April Fool's is wasted on me, for two main reasons. I'm usually not gullible enough to fall for an April Fool's prank, and, as evidenced by the many dollars I've lost in Texas Hold 'Em with the fam, my poker face is for crap so it's rare that I can pull off pranking anyone either.

I don't want to go all Men are from Mars, Women are from Venus up in here, but last night I read an interesting article in NEJM about a study of the effect of low-dose aspirin for women. Men have been previously studied, and the trend for men is that low-dose aspirin reduces their risk of myocardial infarctions, but not their risk of strokes. This latest study shows that women exhibit the opposite trend- low-dose aspirin does little for their risk of MIs, but does significantly decrease their risk of strokes. I could go off on a rant right now about how so many of the early low-dose aspirin work focused solely on men, and how women actually have a higher incidence of stroke than men... but it's Friday, and I still have my commute home to expend rage.

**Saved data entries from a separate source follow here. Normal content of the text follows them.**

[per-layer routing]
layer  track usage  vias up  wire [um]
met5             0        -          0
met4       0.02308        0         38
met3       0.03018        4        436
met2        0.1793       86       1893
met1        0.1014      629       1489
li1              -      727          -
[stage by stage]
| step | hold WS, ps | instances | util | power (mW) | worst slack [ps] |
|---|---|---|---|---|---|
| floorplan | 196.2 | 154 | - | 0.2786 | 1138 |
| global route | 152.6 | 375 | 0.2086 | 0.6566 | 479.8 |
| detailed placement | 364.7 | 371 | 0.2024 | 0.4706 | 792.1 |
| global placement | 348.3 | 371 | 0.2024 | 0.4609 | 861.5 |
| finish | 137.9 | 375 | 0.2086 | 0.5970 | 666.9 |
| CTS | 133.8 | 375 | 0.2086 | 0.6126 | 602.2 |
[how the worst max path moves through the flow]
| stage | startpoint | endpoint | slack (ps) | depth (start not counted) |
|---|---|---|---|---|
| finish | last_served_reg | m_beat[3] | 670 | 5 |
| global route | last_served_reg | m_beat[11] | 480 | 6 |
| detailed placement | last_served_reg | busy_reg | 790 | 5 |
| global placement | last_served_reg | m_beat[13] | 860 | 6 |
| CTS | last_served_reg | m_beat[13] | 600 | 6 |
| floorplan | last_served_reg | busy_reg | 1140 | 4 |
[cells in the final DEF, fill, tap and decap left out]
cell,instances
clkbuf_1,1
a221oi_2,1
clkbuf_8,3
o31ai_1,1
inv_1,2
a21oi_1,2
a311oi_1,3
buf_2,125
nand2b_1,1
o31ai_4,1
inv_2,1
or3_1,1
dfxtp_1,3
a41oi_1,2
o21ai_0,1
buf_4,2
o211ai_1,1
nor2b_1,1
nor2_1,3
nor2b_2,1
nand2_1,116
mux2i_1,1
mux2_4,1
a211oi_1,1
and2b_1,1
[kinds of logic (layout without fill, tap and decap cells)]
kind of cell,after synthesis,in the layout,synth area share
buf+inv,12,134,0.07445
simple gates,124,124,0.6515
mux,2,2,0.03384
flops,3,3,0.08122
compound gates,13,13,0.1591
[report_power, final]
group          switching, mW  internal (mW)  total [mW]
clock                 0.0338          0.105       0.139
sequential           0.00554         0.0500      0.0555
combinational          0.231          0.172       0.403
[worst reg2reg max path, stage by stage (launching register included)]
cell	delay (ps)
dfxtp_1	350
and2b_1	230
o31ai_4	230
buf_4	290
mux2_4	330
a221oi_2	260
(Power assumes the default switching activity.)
## config.mk

```make
export PLATFORM = sky130hd
export DESIGN_NAME = axis_frame_fifo
export DESIGN_NICKNAME = d
export VERILOG_FILES = /design/src/rtl/axis_types_pkg.sv /design/src/rtl/frame_status_pkg.sv /design/src/rtl/axis_frame_fifo.sv
export SDC_FILE = /design/constraint.sdc
export NUM_CORES = 2
export LEC_CHECK = 0
export BUFFER_PORTS_ARGS = -buffer_cell sky130_fd_sc_hd__buf_2
export CAP_MARGIN = 20
export CELL_PAD_IN_SITES_DETAIL_PLACEMENT = 0
export CELL_PAD_IN_SITES_GLOBAL_PLACEMENT = 1
export CORE_ASPECT_RATIO = 0.75
export CORE_MARGIN = 2
export CORE_UTILIZATION = 34
export DETAILED_ROUTE_END_ITERATION = 6
export GPL_TIMING_DRIVEN = 0
export PLACE_DENSITY = 0.61
export SLEW_MARGIN = 40
export SYNTH_ARGS = -nofsm -noshare
export SYNTH_HDL_FRONTEND = slang
export SYNTH_SLANG_ARGS = --single-unit
```

## constraint.sdc

```tcl
create_clock -name clk -period 5.6 [get_ports clk]
set_input_delay 0.28 -clock clk [delete_from_list [all_inputs] [get_ports clk]]
set_output_delay 0.28 -clock clk [all_outputs]
set_load 0.01 [all_outputs]
```
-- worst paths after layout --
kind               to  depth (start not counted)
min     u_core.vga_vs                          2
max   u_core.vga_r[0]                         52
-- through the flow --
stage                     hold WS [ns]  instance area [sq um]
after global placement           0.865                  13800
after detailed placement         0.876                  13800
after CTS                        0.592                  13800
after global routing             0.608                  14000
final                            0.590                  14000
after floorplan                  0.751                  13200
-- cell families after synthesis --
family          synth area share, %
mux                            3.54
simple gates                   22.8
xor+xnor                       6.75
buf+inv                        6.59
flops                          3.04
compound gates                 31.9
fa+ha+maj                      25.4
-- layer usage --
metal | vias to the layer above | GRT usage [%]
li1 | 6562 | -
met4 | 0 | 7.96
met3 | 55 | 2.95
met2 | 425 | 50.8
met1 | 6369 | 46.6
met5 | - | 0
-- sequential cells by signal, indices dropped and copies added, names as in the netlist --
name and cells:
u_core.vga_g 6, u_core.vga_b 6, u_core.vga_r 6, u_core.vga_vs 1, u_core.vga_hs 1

But I still have to mention that I was a bit disheartened to hear this morning that it looks like plans to move the Jets to Manhattan are well underway. This, quite simply, sucks. I don't have any allegiance to NJ, believe me. But it's symptomatic of something that is really starting to piss me off about Manhattan, and I don't understand why more New Yorkers aren't getting angry about it. If you go with the premise that I've always advocated, that NYC is a place like no other in the United States, then you should have a big problem with Bloomberg and his idiotic plans. Manhattan has some big problems, as it has continually had, when it comes to money, schools, housing, transit. Crikey, have you seen the size of an average studio (we're not even going to touch the subject of rent, because, well, I live in SF, so I have very little sympathy there) in Manhattan, the Barbie kitchens with EZ-bake ovens? Have you tried to catch a cab in Manhattan at 6 pm on a Thursday when it's raining? Have you tried to get from midtown to anywhere past Rockefeller Plaza by foot when the Christmas season is upon us? Have you noticed how many people have to move to the Bronx, Queens, Brooklyn, or even worse New Jersey, and commute into the city, because of space and money concerns?

My point is, Manhattan has enough going on. Manhattan is not Jacksonville, is not Orlando, is not San Diego. New York does not need the 2010 Superbowl. It does not need the Olympics. And it certainly does not need a football stadium. Why would you want to turn Manhattan into such a generic place? I've long forgiven the Disney-fication of Times Square, but I really find this latest turn of events angering. Saying that this stadium is important to the city's vitality is an insult to its actual vitality- its people, its art, its business.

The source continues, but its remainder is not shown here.